A lot of people are familiar with the diagnosis of post-traumatic stress disorder. Acute stress disorder is the bodies response immediately following a traumatic event. Although the symptoms are very similar between the two, the major difference is that acute stress disorder can last up to one month in duration following the traumatic event, whereas post-traumatic stress disorder is the long-term aftermath of trauma and can last anywhere from a few months to many years following a traumatic event.
What are Acute Stress Disorder symptoms?
- A Traumatic event, according to the DSM5 is: “exposure to actual or threatened death, serious injury, or sexual violation” or directly experiences or witnessing in person a traumatic event, learning that a traumatic event happened to someone close to you, repeated exposure to traumatic events (most common in first responders)
- Days following the traumatic event one can experience the following:
- Intrusive thoughts, memories, or feelings of the traumatic event.
- Flashbacks where you feel you are back in the moment the event happened.
- Nightmares of the event
- Depression or mood swings
- Not being able to remember certain aspects of the traumatic event. This can sometimes be described as gaps or blank spots in your memory
- Feeling as though you are not connected to your body- sometimes described as feeling like you are watching a movie of what’s going on around you, but you are not there.

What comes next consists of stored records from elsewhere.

==> config.mk <==
export PLATFORM = sky130hd
export DESIGN_NAME = parking_occupancy
export DESIGN_NICKNAME = d
export VERILOG_FILES = /design/src/rtl/occ_pkg.sv /design/src/rtl/sensor_edge.sv /design/src/rtl/occ_counter.sv /design/src/rtl/parking_occupancy.sv
export SDC_FILE = /design/constraint.sdc
export NUM_CORES = 1
export LEC_CHECK = 0
export ABC_CLOCK_PERIOD_IN_PS = 4800
export BUFFER_PORTS_ARGS = -buffer_cell sky130_fd_sc_hd__buf_2
export CORE_MARGIN = 3
export CORE_UTILIZATION = 56
export CTS_CLUSTER_DIAMETER = 60
export DETAILED_ROUTE_END_ITERATION = 6
export GPL_ROUTABILITY_DRIVEN = 0
export PLACE_DENSITY = 0.79
export SYNTH_ARGS = -nofsm -noshare
export SYNTH_HDL_FRONTEND = slang
export SYNTH_SLANG_ARGS = --single-unit
==> constraint.sdc <==
create_clock -name clk -period 4.8 [get_ports clk]
set_input_delay 0.96 -clock clk [delete_from_list [all_inputs] [get_ports clk]]
set_output_delay 0.96 -clock clk [all_outputs]
set_load 0.05 [all_outputs]
==> src/rtl/occ_pkg.sv <==
// Package: shared types for the car park occupancy counter.
// Assumes: nothing beyond IEEE 1800-2017.
package occ_pkg;

    // Action the counter takes in one cycle
    typedef enum logic [1:0] {
        ACT_HOLD   = 2'd0,
        ACT_UP     = 2'd1,
        ACT_DOWN   = 2'd2,
        ACT_REJECT = 2'd3
    } occ_act_e;

    // Number of sensor lanes handled by the top level
    localparam int unsigned LANES = 2;

endpackage
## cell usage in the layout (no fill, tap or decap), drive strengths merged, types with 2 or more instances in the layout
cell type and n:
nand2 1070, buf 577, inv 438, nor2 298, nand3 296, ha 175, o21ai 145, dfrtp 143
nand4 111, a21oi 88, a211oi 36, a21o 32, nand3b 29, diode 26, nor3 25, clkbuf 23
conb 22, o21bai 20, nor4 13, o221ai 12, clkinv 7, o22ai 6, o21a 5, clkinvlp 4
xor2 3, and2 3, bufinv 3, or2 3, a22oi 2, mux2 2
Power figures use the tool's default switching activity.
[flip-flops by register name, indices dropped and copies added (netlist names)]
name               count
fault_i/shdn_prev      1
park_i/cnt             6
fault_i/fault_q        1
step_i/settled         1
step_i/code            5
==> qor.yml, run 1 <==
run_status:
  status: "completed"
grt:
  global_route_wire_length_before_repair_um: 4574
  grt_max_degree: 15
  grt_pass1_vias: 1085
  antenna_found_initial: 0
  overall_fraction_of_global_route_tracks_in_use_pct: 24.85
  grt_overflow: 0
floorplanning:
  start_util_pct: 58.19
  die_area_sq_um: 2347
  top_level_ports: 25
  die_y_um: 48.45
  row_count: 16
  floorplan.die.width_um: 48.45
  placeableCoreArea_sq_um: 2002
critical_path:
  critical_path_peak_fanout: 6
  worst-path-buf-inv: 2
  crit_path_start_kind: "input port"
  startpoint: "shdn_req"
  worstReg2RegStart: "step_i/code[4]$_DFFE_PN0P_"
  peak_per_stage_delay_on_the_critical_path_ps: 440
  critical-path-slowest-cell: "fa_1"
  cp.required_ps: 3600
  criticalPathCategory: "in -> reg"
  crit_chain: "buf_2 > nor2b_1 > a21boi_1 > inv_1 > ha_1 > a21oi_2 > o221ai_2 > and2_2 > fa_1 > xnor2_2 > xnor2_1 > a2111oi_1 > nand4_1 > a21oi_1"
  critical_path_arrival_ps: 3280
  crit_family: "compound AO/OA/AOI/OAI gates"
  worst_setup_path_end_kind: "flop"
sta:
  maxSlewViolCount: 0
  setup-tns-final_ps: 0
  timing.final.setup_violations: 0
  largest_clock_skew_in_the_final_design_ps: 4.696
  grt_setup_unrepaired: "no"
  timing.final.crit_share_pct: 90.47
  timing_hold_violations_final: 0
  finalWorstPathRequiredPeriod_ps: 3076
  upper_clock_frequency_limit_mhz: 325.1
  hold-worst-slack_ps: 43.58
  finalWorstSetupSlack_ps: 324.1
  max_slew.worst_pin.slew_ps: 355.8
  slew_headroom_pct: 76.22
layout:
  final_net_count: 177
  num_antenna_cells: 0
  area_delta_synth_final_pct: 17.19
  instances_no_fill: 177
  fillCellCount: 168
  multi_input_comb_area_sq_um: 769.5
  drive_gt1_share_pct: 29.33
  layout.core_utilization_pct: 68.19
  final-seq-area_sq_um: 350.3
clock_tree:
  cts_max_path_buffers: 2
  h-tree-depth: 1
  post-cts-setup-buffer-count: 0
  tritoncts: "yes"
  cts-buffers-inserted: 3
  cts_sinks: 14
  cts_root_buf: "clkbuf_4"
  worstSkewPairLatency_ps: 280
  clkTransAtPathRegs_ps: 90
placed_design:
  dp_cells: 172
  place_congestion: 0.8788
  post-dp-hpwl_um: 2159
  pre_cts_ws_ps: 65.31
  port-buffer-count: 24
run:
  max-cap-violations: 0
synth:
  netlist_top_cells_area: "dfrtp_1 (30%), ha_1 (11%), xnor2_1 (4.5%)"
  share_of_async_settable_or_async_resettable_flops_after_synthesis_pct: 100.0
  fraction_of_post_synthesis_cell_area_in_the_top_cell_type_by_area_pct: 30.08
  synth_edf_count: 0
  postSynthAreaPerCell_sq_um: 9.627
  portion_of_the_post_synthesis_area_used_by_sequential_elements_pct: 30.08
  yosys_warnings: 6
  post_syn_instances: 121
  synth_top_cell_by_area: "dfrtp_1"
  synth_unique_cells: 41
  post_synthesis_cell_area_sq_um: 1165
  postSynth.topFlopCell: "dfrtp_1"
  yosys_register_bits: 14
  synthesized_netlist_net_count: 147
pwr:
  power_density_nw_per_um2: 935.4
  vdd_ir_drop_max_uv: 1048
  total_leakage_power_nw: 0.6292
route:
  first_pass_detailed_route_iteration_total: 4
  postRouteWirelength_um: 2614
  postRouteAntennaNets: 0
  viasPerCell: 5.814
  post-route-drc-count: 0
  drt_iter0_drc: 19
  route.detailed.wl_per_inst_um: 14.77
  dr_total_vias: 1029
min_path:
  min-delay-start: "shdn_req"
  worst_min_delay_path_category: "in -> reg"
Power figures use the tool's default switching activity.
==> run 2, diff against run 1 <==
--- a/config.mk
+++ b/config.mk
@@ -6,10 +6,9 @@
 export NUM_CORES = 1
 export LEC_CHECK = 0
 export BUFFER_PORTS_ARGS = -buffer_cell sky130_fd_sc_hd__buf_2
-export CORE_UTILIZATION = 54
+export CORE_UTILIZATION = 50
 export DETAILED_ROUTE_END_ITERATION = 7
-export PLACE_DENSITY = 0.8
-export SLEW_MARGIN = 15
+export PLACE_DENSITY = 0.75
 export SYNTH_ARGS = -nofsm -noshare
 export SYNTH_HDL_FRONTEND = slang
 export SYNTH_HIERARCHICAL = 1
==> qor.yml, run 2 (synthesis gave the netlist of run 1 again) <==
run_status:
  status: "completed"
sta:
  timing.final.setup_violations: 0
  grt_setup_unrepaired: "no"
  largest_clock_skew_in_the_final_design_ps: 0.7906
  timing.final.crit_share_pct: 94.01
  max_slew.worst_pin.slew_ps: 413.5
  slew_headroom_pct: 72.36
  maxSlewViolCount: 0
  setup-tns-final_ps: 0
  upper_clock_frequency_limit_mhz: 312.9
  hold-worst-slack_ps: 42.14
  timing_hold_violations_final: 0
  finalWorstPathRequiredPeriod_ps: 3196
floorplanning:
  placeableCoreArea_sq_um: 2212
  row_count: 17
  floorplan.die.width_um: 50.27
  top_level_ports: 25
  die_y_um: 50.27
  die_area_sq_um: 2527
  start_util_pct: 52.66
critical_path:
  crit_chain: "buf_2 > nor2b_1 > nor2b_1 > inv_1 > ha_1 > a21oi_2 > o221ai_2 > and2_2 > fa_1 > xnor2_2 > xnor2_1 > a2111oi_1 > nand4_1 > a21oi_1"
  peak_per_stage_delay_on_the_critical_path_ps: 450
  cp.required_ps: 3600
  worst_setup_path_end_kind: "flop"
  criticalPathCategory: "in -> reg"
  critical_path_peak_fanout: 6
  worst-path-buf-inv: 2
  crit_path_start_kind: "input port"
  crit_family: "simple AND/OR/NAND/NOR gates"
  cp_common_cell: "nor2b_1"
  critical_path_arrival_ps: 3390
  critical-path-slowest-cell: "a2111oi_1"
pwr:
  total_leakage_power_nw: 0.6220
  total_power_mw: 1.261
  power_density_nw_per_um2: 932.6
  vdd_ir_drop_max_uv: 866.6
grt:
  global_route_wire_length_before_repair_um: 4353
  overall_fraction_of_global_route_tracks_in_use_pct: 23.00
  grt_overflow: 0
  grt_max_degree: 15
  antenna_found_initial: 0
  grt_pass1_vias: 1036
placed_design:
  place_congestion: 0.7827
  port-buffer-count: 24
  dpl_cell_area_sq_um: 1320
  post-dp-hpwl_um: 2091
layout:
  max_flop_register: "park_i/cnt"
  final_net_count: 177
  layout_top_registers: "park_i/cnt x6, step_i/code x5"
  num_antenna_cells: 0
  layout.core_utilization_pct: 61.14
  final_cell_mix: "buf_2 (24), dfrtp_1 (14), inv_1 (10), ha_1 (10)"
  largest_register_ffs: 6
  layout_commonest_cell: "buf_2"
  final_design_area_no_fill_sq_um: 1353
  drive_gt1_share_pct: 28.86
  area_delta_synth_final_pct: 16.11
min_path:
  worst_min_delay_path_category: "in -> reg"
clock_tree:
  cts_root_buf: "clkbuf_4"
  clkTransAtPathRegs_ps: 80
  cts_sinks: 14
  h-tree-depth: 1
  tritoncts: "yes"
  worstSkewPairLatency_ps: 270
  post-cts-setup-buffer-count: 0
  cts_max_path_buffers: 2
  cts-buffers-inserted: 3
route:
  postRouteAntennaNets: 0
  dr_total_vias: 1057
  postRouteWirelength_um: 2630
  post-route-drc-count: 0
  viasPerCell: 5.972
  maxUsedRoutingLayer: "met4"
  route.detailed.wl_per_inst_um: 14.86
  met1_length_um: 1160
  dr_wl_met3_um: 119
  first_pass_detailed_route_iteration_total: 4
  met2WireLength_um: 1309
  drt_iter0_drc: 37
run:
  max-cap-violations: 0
## config.mk

```make
export PLATFORM = sky130hd
export DESIGN_NAME = iq_fetch_tracker
export DESIGN_NICKNAME = d
export VERILOG_FILES = /design/src/rtl/iqf_pkg.sv /design/src/rtl/iqf_doorbell.sv /design/src/rtl/iqf_inflight.sv /design/src/rtl/iqf_line_ptr.sv /design/src/rtl/iq_fetch_tracker.sv
export SDC_FILE = /design/constraint.sdc
export NUM_CORES = 1
export LEC_CHECK = 0
export ABC_AREA = 1
export BUFFER_PORTS_ARGS = -buffer_cell sky130_fd_sc_hd__clkbuf_2
export CORE_UTILIZATION = 50
export CTS_BUF_LIST = sky130_fd_sc_hd__clkbuf_4
export CTS_CLUSTER_DIAMETER = 120
export DETAILED_ROUTE_END_ITERATION = 10
export PLACE_DENSITY = 0.85
export SLEW_MARGIN = 20
export SYNTH_ARGS = -nofsm -noshare
export SYNTH_HDL_FRONTEND = slang
export SYNTH_SLANG_ARGS = --single-unit
```

## constraint.sdc

```tcl
create_clock -name clk -period 3.2 [get_ports clk]
set_clock_uncertainty 0.15 [all_clocks]
set_input_delay 0.32 -clock clk [delete_from_list [all_inputs] [get_ports clk]]
set_output_delay 0.32 -clock clk [all_outputs]
set_load 0.05 [all_outputs]
```

## src/rtl/iqf_pkg.sv

```systemverilog
package iqf_pkg;
    parameter int CNT_W      = 20;   // pending-word counter width
    parameter int INST_WORDS = 8;    // words consumed per instruction
    parameter int INFL_W     = 8;    // in-flight counter width
    parameter int ADDR_W     = 49;   // byte address width
    parameter int LINE_LSB   = 6;    // log2 of instruction size in bytes

    localparam int PTR_W    = ADDR_W - LINE_LSB;
    localparam int INFL_MAX = (1 << INFL_W) - 1;

    typedef logic [CNT_W-1:0]  cnt_t;
    typedef logic [INFL_W-1:0] infl_t;
    typedef logic [PTR_W-1:0]  ptr_t;

    typedef struct packed {
        cnt_t count;
        logic ovf;
    } db_state_t;

    typedef struct packed {
        logic ena;
        logic cfg_err;
    } ctl_state_t;
endpackage

```

## src/rtl/iqf_doorbell.sv

```systemverilog
module iqf_doorbell
    import iqf_pkg::*;
(
    input  logic clk,
    input  logic rst_n,
    input  logic add_en,
    input  cnt_t add_val,
    input  logic consume,
    input  logic ovf_clr,
    output cnt_t count,
    output logic ovf,
    output logic has_inst
);
    localparam int WW = CNT_W + 1;

    db_state_t st_d, st_q;
    logic [WW-1:0] wide;

    always_comb begin
        st_d = st_q;
        wide = {1'b0, st_q.count}
             + (add_en  ? {1'b0, add_val}    : WW'(0))
             - (consume ? WW'(INST_WORDS)    : WW'(0));
        st_d.count = wide[CNT_W-1:0];
        if (wide[CNT_W])
            st_d.ovf = 1'b1;
        else if (ovf_clr)
            st_d.ovf = 1'b0;
    end

    always_ff @(posedge clk) begin
        if (!rst_n)
            st_q <= '0;
        else
            st_q <= st_d;
    end

    assign count    = st_q.count;
    assign ovf      = st_q.ovf;
    assign has_inst = (st_q.count >= cnt_t'(INST_WORDS));
endmodule

```

## src/rtl/iqf_inflight.sv

```systemverilog
module iqf_inflight
    import iqf_pkg::*;
(
    input  logic  clk,
    input  logic  rst_n,
    input  logic  inc,
    input  logic  dec,
    output infl_t count,
    output logic  full,
    output logic  zero
);
    infl_t cnt_d, cnt_q;
    logic  dec_ok;

    always_comb begin
        dec_ok = dec && (cnt_q != '0);
        cnt_d  = cnt_q;
        if (inc && !dec_ok)
            cnt_d = cnt_q + infl_t'(1);
        else if (!inc && dec_ok)
            cnt_d = cnt_q - infl_t'(1);
    end

    always_ff @(posedge clk) begin
        if (!rst_n)
            cnt_q <= '0;
        else
            cnt_q <= cnt_d;
    end

    assign count = cnt_q;
    assign full  = (cnt_q == infl_t'(INFL_MAX));
    assign zero  = (cnt_q == '0);
endmodule

```

## src/rtl/iqf_line_ptr.sv

```systemverilog
module iqf_line_ptr
    import iqf_pkg::*;
(
    input  logic clk,
    input  logic rst_n,
    input  logic load,
    input  ptr_t load_val,
    input  logic advance,
    output ptr_t ptr
);
    ptr_t ptr_d, ptr_q;

    always_comb begin
        ptr_d = ptr_q;
        if (load)
            ptr_d = load_val;
        else if (advance)
            ptr_d = ptr_q + ptr_t'(1);
    end

    always_ff @(posedge clk) begin
        if (!rst_n)
            ptr_q <= '0;
        else
            ptr_q <= ptr_d;
    end

    assign ptr = ptr_q;
endmodule

```

## src/rtl/iq_fetch_tracker.sv

```systemverilog
module iq_fetch_tracker
    import iqf_pkg::*;
(
    input  logic                clk,
    input  logic                rst_n,
    input  logic                db_add_en,
    input  logic [CNT_W-1:0]    db_add_val,
    input  logic                db_ovf_clr,
    input  logic                q_ena_wr,
    input  logic                q_ena_val,
    input  logic                base_wr,
    input  logic [PTR_W-1:0]    base_line,
    input  logic                cfg_err_clr,
    input  logic                fetch_gnt,
    input  logic                inst_done,
    output logic [CNT_W-1:0]    db_count,
    output logic                db_ovf,
    output logic                q_ena,
    output logic [ADDR_W-1:0]   next_addr,
    output logic                cfg_err,
    output logic                fetch_req,
    output logic [ADDR_W-1:0]   fetch_addr,
    output logic [INFL_W-1:0]   inflight,
    output logic                quiescent
);
    ctl_state_t ctl_d, ctl_q;
    logic has_inst, infl_full, infl_zero;
    logic busy, base_ok, issue;
    ptr_t line_ptr;

    // Issue decision: enabled, a whole instruction pending, window not full
    assign fetch_req = ctl_q.ena && has_inst && !infl_full;
    assign issue     = fetch_req && fetch_gnt;
    assign busy      = ctl_q.ena || !infl_zero;
    assign base_ok   = base_wr && !busy;

    always_comb begin
        ctl_d = ctl_q;
        if (q_ena_wr)
            ctl_d.ena = q_ena_val;
        if (base_wr && busy)
            ctl_d.cfg_err = 1'b1;
        else if (cfg_err_clr)
            ctl_d.cfg_err = 1'b0;
    end

    always_ff @(posedge clk) begin
        if (!rst_n)
            ctl_q <= '0;
        else
            ctl_q <= ctl_d;
    end

    iqf_doorbell u_db (
        .clk      (clk),
        .rst_n    (rst_n),
        .add_en   (db_add_en),
        .add_val  (db_add_val),
        .consume  (issue),
        .ovf_clr  (db_ovf_clr),
        .count    (db_count),
        .ovf      (db_ovf),
        .has_inst (has_inst)
    );

    iqf_inflight u_infl (
        .clk   (clk),
        .rst_n (rst_n),
        .inc   (issue),
        .dec   (inst_done),
        .count (inflight),
        .full  (infl_full),
        .zero  (infl_zero)
    );

    iqf_line_ptr u_ptr (
        .clk      (clk),
        .rst_n    (rst_n),
        .load     (base_ok),
        .load_val (base_line),
        .advance  (issue),
        .ptr      (line_ptr)
    );

    assign next_addr  = {line_ptr, {LINE_LSB{1'b0}}};
    assign fetch_addr = next_addr;
    assign q_ena      = ctl_q.ena;
    assign cfg_err    = ctl_q.cfg_err;
    assign quiescent  = !ctl_q.ena && infl_zero;
endmodule

```

==> metrics.txt <==
measured slew at the worst slew-check pin 0.729 ns; Post-Syn Area per Cell 6.03 µm²; via count of the first global-routing pass 6800; drt drc 0; Multi-input gate area approximately 4300 µm²; Post-Synth XOR/XNOR Area 0.0192; clk_lat worst skew approximately 0.47 ns; Max clock buf depth 2; Initial Util 0.514; fraction of final layout cells sized beyond drive strength 1 0.201; Num CTS Buffers 9; status complete, no violations; logic depth of the worst path, buffers included 16; sequential share of the synthesized area 0.217; Post-Synth Adder-Cell Area 0.0900; Final nets 1407; Reg2Reg Depth 16; initial antenna violation count 1; Worst VDD drop 0.000413 V; WHS Path Cells 5; Final period util 0.930; setup violators final 0; register area around 1500 µm²; leak pwr 4.09 nW; clock transition at the registers of the reported paths between 0.1 and 0.15 ns; Die H around 120 µm; largest net degree at the start of global routing 45; 1st-pass router iterations 5; Layout Area Growth over Synthesis 15.5%; Data required, critical path 3.46 ns; Core Footprint 13300 µm²; gr usage total 0.279; fill count 1330; CP max stage cell fa_1; worst hold path class in2reg; fin. max-slew vios 0; Overflow after GRT 0; hold slack 0.0145 ns; slowest stage delay, CP 0.50 ns; DR vias/cell roughly 5.2; Netlist cell types 39; TritonCTS clock tree built; critical path launch point u_db.count[17]; Critical Setup Path Class reg2reg; worst path bufs/invs 3; f_max 336 MHz; post-CTS setup buffers 0; met1 GRT Util 0.367; post-synthesis mux area share 0; setup TNS 0 ns; vias 7565; largest family of logic cells by synthesized area simple AND/OR/NAND/NOR gates; slew margin rel. 0.514; GR Util met2 0.469; Ys Warns 0; IO Count roughly 200; Seq cells post-synth 74; crit path time final 2.98 ns; simple-gate area share of the yosys netlist 0.389; GPL Wtd Cong 0.957; r2r startpoint u_db.count[17]; WL final 19700 µm; CTS Sinks 74; DIE AREA 14100 µm²; crit-path max FO 6; crit-path most repeated cell inv_1; first-pass GRT wire length roughly 32000 µm; PD cells 928 nW/µm²; Fin. Hold Viols 0; Crit. End Element flip-flop; Top delay family on crit path adder cells; Root Buffer clkbuf_4; Compound-Gate Fraction of Synth Area 0.120; M3 GR Usage 0.0345; Post-DP HPWL 15000 µm; WP data arrival 3.23 ns; H-tree Lvls 3; antenna-violating nets left 0; drt first-iter violations 465; busiest grt layer met2; Port Buf Inserts 191; Post-Syn Area 6840 µm²; Startpoint Class flip-flop; row cnt 42; hold path start base_line[18]; MaxCap Viol Count 0; post-DR wirelength/cell 13.5 µm; Post-Syn Instances 1134; critical path cell sequence inv_1 > nand2_1 > nor2_2 > nand3_2 > nand3_2 > inv_1 > fa_1 > inv_1 > ha_2 > a21oi_2 > nand2_2 > nand2_1 > nand2_2 > a21oi_1 > o21ai_0 > a21oi_1; Die X roughly 120 µm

- Trying or actual avoidance of people, places, things, thoughts, feelings, conversations, memories, or objects that are associated with the trauma.
- Trouble falling or staying asleep.
- Anger outbursts that do not match the situation you are in or being highly irritable for no reason. Your reaction is much greater than a situation calls for.
- Difficulty with focus
- Hypervigilance is when you feel like you constantly are scanning your surroundings for danger. It can be described as a state of increased awareness of your surroundings or feeling like you are on edge all of the time. Often people will say they always know where all the exits are in the room and what can be used to defend themselves. Another example can be people who feel they need to sit with their backs to the wall, so they are able to see everything happening in the room.
- Exaggerated startle response
What is the difference between Acute Stress Disorder & Post-traumatic Stress Disorder?
As previously mentioned, Acute Stress Disorder occurs almost immediately after a traumatic event and can last for up to thirty days, experiencing the symptoms mentioned above. Post-traumatic stress disorder (PTSD) occurs and can be diagnosed at least 30 days after a traumatic event has occurred. PTSD can last anywhere from months to many years, especially if untreated. Time is the key difference. Those with PTSD can also experience other symptoms such as: an exaggerated ongoing negative belief either about oneself or the world (ie: the world is dangerous), “distorted cognitions” regarding the traumatic event leading to self-blame, persistence negative emotions (depression, fear, guilt, shame), detachment from others, loss of interest in things they used to enjoy, and inability to experience happiness or other positive emotions.
What is the treatment for Acute Stress Disorder?
The treatment for Acute stress disorder may look like that of post-traumatic stress disorder. It is highly recommended to seek out treatment before those 30 days are over to hopefully prevent PTSD from developing. EMDR (eye movement desensitization reprocessing therapy) has specific protocols for recent traumatic events. Brainspotting is another somatic-brain based therapy that can be beneficial following a traumatic event as well.
Cognitive processing therapy is another treatment method for trauma that includes components of CBT (cognitive behavioral therapy). Another form of trauma treatment that is evidenced based and relatively newer than others is Accelerated processing therapy. Studies have shown that this can help treatment trauma in less sessions than EMDR and an effective treatment for PTSD.